DATASET ENTRIES:
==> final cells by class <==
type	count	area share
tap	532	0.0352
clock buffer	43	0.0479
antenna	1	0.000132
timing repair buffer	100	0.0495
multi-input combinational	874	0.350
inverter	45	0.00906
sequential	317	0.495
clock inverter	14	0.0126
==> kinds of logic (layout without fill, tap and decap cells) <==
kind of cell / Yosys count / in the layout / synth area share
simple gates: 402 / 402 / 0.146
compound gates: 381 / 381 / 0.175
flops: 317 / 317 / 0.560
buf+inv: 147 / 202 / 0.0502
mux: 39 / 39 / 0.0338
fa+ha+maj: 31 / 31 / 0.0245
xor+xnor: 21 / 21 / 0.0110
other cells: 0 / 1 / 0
...
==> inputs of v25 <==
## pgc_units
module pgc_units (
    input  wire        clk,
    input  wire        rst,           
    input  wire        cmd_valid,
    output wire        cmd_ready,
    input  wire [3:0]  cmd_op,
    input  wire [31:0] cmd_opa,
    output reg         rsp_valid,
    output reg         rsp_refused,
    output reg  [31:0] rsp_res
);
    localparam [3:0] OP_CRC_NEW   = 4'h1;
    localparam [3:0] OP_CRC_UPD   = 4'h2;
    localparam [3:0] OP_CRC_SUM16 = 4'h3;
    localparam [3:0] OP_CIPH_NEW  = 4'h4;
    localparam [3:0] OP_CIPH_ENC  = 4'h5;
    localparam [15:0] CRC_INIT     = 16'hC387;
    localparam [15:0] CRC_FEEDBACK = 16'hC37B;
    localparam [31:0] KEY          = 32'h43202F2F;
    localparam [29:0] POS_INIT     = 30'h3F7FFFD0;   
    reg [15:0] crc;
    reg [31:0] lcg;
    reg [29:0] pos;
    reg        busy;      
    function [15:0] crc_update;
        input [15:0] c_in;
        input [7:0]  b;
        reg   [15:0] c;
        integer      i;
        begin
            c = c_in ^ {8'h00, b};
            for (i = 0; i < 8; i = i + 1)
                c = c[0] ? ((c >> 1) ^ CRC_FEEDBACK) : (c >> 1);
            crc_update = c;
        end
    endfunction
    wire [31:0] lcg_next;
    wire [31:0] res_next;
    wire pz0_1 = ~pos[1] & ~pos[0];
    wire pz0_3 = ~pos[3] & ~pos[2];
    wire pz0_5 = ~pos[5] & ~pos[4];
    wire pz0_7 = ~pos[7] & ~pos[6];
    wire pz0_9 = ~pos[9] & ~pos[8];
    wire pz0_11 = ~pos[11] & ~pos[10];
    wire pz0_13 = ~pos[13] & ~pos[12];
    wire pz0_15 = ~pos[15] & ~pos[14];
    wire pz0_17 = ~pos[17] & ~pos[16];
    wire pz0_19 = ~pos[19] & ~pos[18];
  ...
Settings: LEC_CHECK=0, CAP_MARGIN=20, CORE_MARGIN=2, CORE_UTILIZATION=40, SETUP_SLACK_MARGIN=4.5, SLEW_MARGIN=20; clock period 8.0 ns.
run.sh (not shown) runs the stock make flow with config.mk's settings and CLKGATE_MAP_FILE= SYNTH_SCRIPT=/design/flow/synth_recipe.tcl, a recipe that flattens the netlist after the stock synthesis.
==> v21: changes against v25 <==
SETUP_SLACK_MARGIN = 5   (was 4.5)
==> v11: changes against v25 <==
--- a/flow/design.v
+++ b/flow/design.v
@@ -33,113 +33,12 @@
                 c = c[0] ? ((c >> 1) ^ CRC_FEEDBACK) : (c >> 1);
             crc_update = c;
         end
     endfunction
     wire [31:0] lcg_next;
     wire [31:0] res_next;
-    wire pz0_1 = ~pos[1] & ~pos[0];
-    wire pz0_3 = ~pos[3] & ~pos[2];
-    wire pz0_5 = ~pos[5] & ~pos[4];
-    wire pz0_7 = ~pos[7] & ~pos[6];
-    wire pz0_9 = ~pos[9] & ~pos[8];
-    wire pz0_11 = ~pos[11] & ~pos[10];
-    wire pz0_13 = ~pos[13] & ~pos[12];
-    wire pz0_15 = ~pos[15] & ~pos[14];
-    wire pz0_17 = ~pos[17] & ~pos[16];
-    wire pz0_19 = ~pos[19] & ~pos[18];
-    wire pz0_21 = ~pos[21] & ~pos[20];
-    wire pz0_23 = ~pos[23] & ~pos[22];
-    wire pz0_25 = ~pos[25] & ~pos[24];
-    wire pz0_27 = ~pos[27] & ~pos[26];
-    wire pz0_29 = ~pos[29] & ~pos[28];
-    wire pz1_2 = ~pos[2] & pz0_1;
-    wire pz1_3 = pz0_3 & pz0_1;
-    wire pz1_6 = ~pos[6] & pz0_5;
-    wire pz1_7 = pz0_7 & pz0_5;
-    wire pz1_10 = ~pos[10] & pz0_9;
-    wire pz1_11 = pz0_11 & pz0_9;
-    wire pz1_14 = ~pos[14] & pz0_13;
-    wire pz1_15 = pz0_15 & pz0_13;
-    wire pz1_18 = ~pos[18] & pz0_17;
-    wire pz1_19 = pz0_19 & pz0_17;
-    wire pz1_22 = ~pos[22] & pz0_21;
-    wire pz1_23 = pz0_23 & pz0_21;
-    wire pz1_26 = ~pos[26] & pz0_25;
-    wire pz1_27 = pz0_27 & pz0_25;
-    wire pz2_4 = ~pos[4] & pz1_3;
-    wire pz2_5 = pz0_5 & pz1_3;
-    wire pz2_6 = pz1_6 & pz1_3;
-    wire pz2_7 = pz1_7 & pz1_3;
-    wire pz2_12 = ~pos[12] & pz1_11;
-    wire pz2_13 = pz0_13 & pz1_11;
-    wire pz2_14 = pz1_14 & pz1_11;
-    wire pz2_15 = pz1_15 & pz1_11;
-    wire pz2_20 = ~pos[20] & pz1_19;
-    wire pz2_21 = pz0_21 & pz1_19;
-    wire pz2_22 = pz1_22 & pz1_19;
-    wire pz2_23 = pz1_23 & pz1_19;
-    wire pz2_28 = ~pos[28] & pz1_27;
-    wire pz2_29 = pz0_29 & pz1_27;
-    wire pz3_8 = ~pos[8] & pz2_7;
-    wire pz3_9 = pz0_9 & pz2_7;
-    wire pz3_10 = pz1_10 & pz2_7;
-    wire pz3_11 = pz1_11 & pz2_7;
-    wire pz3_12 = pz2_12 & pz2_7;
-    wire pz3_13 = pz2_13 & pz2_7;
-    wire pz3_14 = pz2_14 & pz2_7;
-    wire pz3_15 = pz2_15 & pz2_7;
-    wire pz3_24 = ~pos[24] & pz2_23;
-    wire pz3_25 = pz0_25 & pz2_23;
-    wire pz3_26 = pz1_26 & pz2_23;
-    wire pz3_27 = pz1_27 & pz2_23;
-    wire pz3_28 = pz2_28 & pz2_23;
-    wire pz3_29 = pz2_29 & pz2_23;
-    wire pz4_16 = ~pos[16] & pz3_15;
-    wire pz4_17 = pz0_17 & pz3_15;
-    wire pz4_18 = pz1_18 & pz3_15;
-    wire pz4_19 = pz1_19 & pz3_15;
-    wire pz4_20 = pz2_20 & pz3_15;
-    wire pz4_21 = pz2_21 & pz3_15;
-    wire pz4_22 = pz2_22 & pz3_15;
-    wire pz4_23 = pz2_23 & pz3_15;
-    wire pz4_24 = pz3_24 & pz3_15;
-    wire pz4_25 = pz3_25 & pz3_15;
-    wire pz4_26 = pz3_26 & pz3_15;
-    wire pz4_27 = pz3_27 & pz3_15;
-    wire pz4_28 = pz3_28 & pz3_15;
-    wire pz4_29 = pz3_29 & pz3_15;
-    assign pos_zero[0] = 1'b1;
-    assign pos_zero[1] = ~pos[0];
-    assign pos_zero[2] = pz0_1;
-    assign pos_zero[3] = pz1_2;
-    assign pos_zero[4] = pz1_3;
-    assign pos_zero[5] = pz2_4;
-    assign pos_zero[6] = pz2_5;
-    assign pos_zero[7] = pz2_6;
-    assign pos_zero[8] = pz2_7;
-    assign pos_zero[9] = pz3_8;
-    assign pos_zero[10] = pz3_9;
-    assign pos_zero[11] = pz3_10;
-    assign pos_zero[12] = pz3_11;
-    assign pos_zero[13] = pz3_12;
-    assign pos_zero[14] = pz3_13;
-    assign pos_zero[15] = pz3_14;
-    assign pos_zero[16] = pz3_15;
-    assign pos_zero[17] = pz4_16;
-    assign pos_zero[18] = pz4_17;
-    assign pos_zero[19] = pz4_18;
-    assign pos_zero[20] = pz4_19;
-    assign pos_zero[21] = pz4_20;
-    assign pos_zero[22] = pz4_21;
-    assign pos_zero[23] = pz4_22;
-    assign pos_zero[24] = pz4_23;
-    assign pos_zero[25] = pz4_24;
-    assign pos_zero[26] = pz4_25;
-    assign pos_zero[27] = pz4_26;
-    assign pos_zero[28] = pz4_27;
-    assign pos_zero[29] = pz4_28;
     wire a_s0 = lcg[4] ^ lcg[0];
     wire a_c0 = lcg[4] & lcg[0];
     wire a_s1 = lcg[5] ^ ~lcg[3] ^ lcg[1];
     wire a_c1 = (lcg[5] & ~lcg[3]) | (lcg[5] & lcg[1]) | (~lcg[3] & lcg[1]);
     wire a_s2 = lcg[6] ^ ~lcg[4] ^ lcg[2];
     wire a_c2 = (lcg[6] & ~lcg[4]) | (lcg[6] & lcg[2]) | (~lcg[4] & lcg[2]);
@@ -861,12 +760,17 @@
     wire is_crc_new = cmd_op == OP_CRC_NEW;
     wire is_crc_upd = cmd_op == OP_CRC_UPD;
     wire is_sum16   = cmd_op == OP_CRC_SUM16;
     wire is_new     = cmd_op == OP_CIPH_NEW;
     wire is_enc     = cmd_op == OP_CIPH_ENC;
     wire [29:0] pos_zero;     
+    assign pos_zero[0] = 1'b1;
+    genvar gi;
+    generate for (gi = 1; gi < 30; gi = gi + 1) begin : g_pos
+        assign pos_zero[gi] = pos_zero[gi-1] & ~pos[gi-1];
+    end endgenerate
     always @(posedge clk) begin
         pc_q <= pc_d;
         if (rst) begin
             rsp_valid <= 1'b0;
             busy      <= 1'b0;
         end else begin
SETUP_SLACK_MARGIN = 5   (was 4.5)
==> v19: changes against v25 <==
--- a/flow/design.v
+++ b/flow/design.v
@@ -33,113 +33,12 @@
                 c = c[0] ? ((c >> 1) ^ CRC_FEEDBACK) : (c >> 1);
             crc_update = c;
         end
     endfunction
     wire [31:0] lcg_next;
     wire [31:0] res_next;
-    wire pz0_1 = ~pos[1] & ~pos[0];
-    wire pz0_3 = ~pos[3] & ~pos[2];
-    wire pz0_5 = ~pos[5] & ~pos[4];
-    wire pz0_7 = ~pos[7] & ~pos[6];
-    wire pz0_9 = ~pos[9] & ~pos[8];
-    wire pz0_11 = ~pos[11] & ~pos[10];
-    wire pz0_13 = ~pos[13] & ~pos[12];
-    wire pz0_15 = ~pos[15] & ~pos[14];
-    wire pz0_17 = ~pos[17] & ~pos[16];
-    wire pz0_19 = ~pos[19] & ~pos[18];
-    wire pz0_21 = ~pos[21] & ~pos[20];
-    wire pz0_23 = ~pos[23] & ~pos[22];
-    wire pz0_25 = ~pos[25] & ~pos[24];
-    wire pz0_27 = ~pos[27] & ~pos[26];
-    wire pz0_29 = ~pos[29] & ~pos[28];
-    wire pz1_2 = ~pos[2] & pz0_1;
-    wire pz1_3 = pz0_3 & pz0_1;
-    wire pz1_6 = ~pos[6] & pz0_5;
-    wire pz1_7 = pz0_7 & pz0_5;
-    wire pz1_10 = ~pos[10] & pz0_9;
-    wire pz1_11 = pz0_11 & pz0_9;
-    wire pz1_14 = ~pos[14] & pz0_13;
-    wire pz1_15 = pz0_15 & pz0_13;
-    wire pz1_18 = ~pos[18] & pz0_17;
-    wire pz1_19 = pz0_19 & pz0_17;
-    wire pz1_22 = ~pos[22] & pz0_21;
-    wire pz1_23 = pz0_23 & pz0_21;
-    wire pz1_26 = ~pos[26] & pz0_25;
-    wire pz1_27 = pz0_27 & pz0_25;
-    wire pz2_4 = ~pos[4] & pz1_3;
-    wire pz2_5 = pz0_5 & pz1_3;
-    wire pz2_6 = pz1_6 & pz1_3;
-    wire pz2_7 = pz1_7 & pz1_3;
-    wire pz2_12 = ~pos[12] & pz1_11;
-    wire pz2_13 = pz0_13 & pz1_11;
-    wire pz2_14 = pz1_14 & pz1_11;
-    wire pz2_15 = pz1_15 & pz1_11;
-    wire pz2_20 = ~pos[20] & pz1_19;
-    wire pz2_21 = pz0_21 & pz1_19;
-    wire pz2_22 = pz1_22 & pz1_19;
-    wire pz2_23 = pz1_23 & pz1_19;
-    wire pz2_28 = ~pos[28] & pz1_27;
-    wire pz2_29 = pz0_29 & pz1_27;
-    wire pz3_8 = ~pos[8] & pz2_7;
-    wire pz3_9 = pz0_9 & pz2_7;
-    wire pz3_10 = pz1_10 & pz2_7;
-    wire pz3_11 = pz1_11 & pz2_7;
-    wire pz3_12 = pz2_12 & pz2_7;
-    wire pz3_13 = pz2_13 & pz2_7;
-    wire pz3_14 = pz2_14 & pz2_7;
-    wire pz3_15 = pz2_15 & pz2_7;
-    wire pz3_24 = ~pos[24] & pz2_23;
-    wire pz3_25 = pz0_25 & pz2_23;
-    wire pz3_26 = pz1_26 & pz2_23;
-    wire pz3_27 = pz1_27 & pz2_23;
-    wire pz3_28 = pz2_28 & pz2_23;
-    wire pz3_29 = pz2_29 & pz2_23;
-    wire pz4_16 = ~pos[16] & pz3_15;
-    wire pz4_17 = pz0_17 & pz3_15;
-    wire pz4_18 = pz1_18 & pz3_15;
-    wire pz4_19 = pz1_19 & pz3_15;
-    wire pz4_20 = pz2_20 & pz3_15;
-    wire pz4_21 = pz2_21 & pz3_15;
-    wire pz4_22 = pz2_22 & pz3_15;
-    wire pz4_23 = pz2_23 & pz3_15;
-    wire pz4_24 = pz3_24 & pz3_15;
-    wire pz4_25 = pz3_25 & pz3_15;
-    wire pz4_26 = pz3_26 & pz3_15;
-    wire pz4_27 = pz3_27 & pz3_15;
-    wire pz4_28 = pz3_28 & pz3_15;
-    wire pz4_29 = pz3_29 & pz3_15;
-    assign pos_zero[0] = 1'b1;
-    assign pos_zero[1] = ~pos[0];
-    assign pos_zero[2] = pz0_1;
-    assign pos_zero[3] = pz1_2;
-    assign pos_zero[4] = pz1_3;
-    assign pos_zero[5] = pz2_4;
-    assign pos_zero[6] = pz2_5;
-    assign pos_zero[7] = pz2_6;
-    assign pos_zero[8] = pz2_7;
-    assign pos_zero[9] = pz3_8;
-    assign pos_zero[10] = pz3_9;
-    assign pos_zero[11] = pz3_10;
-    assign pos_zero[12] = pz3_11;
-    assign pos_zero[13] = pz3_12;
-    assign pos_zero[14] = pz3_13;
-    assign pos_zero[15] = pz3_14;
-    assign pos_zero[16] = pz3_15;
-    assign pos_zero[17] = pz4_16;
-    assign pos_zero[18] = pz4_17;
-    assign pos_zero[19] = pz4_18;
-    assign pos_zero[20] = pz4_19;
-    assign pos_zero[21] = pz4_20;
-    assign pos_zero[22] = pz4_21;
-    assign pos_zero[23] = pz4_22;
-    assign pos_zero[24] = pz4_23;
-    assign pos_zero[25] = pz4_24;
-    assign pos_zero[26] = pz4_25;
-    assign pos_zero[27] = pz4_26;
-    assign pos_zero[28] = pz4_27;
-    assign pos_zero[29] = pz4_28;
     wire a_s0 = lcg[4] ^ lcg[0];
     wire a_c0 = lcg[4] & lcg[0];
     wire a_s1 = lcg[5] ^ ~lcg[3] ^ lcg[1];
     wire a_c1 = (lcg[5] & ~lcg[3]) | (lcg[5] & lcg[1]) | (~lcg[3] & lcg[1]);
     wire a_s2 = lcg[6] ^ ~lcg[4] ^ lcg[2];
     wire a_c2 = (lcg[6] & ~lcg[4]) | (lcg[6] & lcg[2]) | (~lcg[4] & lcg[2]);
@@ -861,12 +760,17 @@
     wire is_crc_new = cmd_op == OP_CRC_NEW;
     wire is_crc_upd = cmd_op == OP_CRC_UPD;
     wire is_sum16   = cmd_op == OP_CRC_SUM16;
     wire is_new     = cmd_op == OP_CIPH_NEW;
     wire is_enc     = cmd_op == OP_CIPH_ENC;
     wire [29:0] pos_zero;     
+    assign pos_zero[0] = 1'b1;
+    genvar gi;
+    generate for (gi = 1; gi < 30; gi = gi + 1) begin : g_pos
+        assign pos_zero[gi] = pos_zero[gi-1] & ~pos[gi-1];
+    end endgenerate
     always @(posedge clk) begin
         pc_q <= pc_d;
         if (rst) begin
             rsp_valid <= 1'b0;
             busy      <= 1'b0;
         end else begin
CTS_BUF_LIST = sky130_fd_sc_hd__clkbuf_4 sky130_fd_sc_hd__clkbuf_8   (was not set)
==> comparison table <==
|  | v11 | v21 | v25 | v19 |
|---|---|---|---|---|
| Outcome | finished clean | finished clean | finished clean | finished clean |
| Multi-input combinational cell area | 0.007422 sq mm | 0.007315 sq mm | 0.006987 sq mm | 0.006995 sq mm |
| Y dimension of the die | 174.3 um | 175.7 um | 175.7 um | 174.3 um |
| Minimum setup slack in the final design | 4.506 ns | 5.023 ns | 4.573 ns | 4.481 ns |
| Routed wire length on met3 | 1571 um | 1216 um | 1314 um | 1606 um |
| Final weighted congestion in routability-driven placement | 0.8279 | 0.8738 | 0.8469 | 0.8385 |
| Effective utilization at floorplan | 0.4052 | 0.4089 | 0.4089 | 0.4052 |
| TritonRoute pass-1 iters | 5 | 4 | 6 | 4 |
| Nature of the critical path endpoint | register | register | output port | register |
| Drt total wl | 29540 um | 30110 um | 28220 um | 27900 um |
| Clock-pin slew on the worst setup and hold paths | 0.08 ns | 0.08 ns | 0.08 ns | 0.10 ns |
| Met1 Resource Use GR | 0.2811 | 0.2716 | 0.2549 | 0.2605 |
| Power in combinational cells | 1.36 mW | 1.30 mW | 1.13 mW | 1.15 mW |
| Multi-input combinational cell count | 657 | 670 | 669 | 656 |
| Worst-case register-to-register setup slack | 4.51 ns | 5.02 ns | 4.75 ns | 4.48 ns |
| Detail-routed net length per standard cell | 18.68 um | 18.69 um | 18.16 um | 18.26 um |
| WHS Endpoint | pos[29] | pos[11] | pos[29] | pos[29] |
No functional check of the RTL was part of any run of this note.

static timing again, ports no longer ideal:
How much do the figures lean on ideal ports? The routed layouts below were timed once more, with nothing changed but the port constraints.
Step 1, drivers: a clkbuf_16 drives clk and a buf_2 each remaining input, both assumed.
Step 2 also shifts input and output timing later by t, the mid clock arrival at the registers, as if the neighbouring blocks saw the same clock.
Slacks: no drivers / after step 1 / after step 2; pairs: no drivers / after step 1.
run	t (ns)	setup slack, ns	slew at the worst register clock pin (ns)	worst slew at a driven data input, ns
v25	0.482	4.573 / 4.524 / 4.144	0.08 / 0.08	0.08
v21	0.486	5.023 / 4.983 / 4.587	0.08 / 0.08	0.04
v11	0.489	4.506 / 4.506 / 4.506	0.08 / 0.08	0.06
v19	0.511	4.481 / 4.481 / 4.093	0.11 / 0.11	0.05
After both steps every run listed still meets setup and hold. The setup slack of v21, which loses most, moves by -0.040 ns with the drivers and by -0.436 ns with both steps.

WHAT THE EXERCISE ASKS: Locate the lines above that hold the word "ports". Show every one of them.

TASK SOLUTION:
static timing again, ports no longer ideal:
How much do the figures lean on ideal ports? The routed layouts below were timed once more, with nothing changed but the port constraints.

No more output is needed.